The first step in addressing the matter is for communities to come together and understand, he said, “that everyone’s lives matter. That starts with families, church and the community to get our young people to understand the importance of life and there’s a value in life, to get them focused on positive things. 

“That’s going to take everybody and to start them young bringing these kids up. That’s the first step, it starts at home and we have to get these people to understand the importance of educating their children on just the importance of life and that you can’t take what you want. You’ve got to go out and go to work. There’s opportunities here but it starts at home, the structure at home and then from there on up in the schools and in the workplace and in the church, the whole community.”

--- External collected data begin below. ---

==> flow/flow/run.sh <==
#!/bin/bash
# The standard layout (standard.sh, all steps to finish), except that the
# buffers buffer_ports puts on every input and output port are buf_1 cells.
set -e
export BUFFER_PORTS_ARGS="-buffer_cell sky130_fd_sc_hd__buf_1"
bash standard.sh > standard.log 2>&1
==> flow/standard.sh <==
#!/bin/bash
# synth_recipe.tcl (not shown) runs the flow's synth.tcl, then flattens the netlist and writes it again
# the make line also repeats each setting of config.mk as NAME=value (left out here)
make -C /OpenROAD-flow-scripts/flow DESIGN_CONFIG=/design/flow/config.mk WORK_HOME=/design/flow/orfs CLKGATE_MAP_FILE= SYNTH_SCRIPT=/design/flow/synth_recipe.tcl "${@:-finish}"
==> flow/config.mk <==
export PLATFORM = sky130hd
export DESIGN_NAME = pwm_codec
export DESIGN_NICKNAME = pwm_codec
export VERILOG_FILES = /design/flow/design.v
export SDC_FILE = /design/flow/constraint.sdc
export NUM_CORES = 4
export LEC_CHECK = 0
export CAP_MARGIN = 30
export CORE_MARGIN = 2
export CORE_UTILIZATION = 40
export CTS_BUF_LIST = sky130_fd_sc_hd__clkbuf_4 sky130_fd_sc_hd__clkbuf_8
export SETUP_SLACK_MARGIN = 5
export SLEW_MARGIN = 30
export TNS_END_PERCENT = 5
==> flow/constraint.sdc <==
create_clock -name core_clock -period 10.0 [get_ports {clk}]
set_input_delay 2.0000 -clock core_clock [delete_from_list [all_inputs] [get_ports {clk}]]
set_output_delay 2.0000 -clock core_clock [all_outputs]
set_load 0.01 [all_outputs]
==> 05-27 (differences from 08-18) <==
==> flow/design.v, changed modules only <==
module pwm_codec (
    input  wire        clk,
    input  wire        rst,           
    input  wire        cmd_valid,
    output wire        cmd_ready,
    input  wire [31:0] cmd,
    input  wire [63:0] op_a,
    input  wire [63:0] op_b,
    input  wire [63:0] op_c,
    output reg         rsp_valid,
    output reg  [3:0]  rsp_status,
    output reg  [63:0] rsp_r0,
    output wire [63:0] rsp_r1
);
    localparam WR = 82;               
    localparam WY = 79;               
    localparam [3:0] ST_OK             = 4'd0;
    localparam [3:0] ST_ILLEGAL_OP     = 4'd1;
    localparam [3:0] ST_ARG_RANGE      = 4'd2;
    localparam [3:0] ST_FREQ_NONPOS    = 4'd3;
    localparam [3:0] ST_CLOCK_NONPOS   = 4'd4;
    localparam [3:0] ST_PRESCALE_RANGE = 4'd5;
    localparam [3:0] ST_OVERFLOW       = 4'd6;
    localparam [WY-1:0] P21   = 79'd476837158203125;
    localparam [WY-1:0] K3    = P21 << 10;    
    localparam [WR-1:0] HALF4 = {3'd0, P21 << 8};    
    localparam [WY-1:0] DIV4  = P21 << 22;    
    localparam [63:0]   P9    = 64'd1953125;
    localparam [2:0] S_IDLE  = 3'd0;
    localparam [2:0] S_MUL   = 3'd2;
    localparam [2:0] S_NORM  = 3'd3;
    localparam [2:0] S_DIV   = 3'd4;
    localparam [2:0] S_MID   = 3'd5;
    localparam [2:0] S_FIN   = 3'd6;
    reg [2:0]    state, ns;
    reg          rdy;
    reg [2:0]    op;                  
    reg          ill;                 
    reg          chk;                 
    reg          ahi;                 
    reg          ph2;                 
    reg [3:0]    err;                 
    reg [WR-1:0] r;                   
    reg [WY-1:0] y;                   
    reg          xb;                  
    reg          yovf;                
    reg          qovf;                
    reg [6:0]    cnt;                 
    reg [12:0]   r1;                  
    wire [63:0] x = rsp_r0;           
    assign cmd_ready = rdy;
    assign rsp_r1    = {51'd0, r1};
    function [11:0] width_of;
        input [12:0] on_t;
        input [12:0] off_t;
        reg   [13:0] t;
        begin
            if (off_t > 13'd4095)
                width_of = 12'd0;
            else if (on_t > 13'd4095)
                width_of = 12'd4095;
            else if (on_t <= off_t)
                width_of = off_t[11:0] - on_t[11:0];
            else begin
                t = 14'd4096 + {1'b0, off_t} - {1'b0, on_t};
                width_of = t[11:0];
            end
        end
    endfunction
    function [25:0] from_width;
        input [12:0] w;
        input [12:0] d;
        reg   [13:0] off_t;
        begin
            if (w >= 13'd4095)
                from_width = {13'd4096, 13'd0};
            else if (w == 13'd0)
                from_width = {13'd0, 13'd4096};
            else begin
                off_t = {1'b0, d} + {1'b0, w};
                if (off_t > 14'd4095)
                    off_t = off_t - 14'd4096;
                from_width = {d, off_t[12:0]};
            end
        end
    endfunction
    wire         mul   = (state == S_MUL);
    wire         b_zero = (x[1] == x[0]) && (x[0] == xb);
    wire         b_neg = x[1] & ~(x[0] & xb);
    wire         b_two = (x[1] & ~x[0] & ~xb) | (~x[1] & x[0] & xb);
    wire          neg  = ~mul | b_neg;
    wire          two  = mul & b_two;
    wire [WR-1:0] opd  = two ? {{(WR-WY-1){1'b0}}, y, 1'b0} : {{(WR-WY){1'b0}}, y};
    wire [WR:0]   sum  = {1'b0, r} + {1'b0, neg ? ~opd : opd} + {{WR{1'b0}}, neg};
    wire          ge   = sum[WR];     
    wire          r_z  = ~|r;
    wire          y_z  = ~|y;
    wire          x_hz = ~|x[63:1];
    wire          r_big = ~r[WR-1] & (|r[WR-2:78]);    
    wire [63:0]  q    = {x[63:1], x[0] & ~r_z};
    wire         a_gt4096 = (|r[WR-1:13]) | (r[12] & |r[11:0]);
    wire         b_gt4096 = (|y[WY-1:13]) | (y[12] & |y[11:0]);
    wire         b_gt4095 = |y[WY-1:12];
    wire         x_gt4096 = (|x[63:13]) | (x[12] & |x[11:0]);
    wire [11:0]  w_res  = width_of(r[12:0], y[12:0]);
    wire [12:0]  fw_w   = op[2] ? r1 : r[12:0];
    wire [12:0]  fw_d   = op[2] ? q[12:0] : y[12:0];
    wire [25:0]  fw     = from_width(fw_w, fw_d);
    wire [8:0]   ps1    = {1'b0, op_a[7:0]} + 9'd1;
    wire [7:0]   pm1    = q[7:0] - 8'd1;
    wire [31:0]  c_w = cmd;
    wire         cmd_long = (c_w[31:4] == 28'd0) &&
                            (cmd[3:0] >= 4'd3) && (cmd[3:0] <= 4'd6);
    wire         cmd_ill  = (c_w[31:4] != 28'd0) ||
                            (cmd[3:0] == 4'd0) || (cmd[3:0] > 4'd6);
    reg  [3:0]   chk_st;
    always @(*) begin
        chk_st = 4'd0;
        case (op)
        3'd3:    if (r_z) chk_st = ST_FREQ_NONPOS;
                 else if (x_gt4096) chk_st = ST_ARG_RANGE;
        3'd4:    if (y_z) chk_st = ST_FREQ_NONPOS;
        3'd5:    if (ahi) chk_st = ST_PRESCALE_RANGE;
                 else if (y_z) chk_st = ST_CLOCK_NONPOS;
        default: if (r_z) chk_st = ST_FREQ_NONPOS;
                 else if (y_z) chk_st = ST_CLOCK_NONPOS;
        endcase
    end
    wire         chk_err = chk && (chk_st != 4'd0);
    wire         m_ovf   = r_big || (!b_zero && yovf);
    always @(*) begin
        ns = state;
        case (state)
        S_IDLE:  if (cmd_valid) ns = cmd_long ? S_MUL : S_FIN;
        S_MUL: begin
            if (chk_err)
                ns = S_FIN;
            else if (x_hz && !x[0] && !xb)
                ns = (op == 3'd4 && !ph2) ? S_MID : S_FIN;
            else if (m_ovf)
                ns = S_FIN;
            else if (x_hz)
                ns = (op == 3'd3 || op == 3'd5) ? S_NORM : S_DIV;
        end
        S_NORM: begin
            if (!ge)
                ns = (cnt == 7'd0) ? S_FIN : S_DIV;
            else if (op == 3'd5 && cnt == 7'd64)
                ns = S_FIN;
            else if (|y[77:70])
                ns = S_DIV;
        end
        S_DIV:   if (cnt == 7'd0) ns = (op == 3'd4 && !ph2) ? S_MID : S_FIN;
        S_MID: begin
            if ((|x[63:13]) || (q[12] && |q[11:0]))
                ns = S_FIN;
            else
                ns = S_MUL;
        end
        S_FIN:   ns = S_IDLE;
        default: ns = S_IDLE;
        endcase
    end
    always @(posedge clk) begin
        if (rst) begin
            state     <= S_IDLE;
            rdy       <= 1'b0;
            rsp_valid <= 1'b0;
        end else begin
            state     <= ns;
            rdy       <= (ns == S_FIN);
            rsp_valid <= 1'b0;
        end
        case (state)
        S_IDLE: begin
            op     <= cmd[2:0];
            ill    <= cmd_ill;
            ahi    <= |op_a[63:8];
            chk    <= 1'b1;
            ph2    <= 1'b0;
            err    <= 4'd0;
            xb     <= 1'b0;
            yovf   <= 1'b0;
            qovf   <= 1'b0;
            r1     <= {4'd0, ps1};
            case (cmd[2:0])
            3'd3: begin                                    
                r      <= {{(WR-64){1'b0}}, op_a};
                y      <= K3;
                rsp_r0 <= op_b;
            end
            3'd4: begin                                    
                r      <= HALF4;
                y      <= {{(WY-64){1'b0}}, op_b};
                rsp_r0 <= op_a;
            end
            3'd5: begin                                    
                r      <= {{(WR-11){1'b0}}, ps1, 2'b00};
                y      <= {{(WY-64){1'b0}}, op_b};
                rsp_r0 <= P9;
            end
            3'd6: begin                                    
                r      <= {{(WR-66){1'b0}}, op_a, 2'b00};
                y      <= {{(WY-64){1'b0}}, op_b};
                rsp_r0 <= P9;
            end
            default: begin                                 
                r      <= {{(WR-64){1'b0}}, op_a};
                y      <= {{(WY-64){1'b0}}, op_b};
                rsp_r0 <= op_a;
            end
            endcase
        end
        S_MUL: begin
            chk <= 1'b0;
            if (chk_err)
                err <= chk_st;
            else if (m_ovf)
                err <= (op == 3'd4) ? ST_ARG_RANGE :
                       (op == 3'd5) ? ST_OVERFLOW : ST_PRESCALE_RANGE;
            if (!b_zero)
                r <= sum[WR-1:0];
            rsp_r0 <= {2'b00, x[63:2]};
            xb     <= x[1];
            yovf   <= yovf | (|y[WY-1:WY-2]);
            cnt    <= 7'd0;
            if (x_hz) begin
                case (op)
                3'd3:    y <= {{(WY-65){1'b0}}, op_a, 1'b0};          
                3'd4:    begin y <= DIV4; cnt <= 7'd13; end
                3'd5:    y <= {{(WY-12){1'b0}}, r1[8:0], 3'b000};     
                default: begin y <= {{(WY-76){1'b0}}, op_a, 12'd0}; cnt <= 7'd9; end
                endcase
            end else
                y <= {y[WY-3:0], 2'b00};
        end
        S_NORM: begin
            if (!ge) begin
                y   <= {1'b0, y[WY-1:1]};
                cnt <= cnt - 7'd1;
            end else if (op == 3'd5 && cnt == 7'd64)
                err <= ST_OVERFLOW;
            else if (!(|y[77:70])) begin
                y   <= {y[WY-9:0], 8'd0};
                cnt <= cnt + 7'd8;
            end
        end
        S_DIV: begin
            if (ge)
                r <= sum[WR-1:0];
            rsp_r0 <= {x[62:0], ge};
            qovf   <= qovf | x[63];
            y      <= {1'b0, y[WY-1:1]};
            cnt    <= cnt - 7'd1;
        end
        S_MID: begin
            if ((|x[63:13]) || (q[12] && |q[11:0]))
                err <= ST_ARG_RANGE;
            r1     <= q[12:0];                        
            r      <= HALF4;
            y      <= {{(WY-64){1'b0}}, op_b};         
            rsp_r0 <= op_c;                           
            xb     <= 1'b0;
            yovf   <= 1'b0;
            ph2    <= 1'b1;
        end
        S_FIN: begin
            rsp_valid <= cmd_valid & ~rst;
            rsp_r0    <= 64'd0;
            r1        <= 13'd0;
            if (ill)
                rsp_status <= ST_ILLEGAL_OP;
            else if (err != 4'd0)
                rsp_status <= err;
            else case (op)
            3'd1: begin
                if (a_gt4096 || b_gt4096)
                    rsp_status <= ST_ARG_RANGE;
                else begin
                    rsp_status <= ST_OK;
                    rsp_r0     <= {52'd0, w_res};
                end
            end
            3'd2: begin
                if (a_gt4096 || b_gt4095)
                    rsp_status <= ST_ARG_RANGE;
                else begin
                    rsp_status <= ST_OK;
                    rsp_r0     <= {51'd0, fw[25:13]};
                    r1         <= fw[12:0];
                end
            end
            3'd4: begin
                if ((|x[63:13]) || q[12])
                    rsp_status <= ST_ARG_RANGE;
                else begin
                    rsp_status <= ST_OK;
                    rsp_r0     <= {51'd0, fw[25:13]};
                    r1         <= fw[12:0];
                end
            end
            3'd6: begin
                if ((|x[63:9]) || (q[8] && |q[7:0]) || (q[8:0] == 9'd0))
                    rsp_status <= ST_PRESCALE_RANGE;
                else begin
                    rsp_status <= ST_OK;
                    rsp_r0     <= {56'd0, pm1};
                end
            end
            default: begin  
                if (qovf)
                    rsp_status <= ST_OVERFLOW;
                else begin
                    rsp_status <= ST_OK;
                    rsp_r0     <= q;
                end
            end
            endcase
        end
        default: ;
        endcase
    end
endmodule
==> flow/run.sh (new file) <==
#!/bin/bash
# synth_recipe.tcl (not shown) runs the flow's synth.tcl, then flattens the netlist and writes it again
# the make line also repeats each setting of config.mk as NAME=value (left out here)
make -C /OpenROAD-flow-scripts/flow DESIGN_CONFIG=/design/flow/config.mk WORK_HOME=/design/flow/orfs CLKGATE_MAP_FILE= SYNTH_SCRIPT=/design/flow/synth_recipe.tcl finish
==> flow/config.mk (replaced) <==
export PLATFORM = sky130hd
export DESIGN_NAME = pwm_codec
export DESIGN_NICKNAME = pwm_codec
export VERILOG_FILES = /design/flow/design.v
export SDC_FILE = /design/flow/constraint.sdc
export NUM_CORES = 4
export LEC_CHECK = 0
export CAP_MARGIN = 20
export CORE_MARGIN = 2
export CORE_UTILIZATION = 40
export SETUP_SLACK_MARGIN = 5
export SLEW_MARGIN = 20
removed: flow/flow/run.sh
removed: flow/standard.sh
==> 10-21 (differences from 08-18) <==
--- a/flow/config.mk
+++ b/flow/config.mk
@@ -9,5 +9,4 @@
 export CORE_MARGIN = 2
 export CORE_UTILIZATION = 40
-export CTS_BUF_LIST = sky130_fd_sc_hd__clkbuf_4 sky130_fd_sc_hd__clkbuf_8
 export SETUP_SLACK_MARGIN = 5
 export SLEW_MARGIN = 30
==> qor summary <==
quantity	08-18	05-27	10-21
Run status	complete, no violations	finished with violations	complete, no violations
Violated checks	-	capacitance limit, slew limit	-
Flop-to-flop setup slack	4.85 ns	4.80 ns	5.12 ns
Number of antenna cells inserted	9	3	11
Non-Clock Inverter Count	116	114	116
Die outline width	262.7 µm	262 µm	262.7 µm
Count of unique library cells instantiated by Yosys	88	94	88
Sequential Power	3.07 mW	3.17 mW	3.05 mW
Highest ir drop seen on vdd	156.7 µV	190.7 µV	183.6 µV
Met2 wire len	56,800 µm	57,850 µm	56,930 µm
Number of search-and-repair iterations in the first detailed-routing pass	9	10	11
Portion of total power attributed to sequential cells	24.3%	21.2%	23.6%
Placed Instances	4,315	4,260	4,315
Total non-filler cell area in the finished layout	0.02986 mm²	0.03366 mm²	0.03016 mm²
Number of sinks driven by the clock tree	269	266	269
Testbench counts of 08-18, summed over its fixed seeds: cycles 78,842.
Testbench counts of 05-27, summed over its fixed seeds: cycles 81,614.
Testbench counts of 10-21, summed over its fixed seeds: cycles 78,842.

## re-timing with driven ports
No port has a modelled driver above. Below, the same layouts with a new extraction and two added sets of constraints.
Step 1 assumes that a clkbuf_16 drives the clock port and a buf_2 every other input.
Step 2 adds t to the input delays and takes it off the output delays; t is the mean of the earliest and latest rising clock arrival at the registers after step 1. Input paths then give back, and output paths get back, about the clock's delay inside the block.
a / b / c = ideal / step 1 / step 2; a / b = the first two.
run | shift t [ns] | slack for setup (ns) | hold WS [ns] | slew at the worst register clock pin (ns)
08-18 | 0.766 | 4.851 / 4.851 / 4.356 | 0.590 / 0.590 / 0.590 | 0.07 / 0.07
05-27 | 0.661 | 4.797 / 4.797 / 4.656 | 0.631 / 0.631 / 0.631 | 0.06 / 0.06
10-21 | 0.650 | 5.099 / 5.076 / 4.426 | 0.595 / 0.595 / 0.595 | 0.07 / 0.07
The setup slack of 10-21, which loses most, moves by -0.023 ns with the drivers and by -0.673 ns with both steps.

Ophelia Gould-Faison, a Littleton town commissioner and member of the Roanoke Valley Southern Christian Leadership Conference, told the prayer circle, “We are here to lend support. We will interact and express concerns to different bodies. We don’t live alone. If it affects Roanoke Rapids it affects me. I really hope our situation in this county is heading for a turn.”

Photos from Friday’s Stop the Violence Walk

Pastor Chris Mallory of the Grace and Peace Church in Roanoke Rapids organized a Stop the Violence in Lee’s memory, according to Weldon police Chief Chris Davis.

The walk went from Ransome Circle to Weldon STEM High School. There was a balloon release at the high school. Domino’s Pizza, where Lee had worked for a week, supplied pizza for the people who participated in the walk.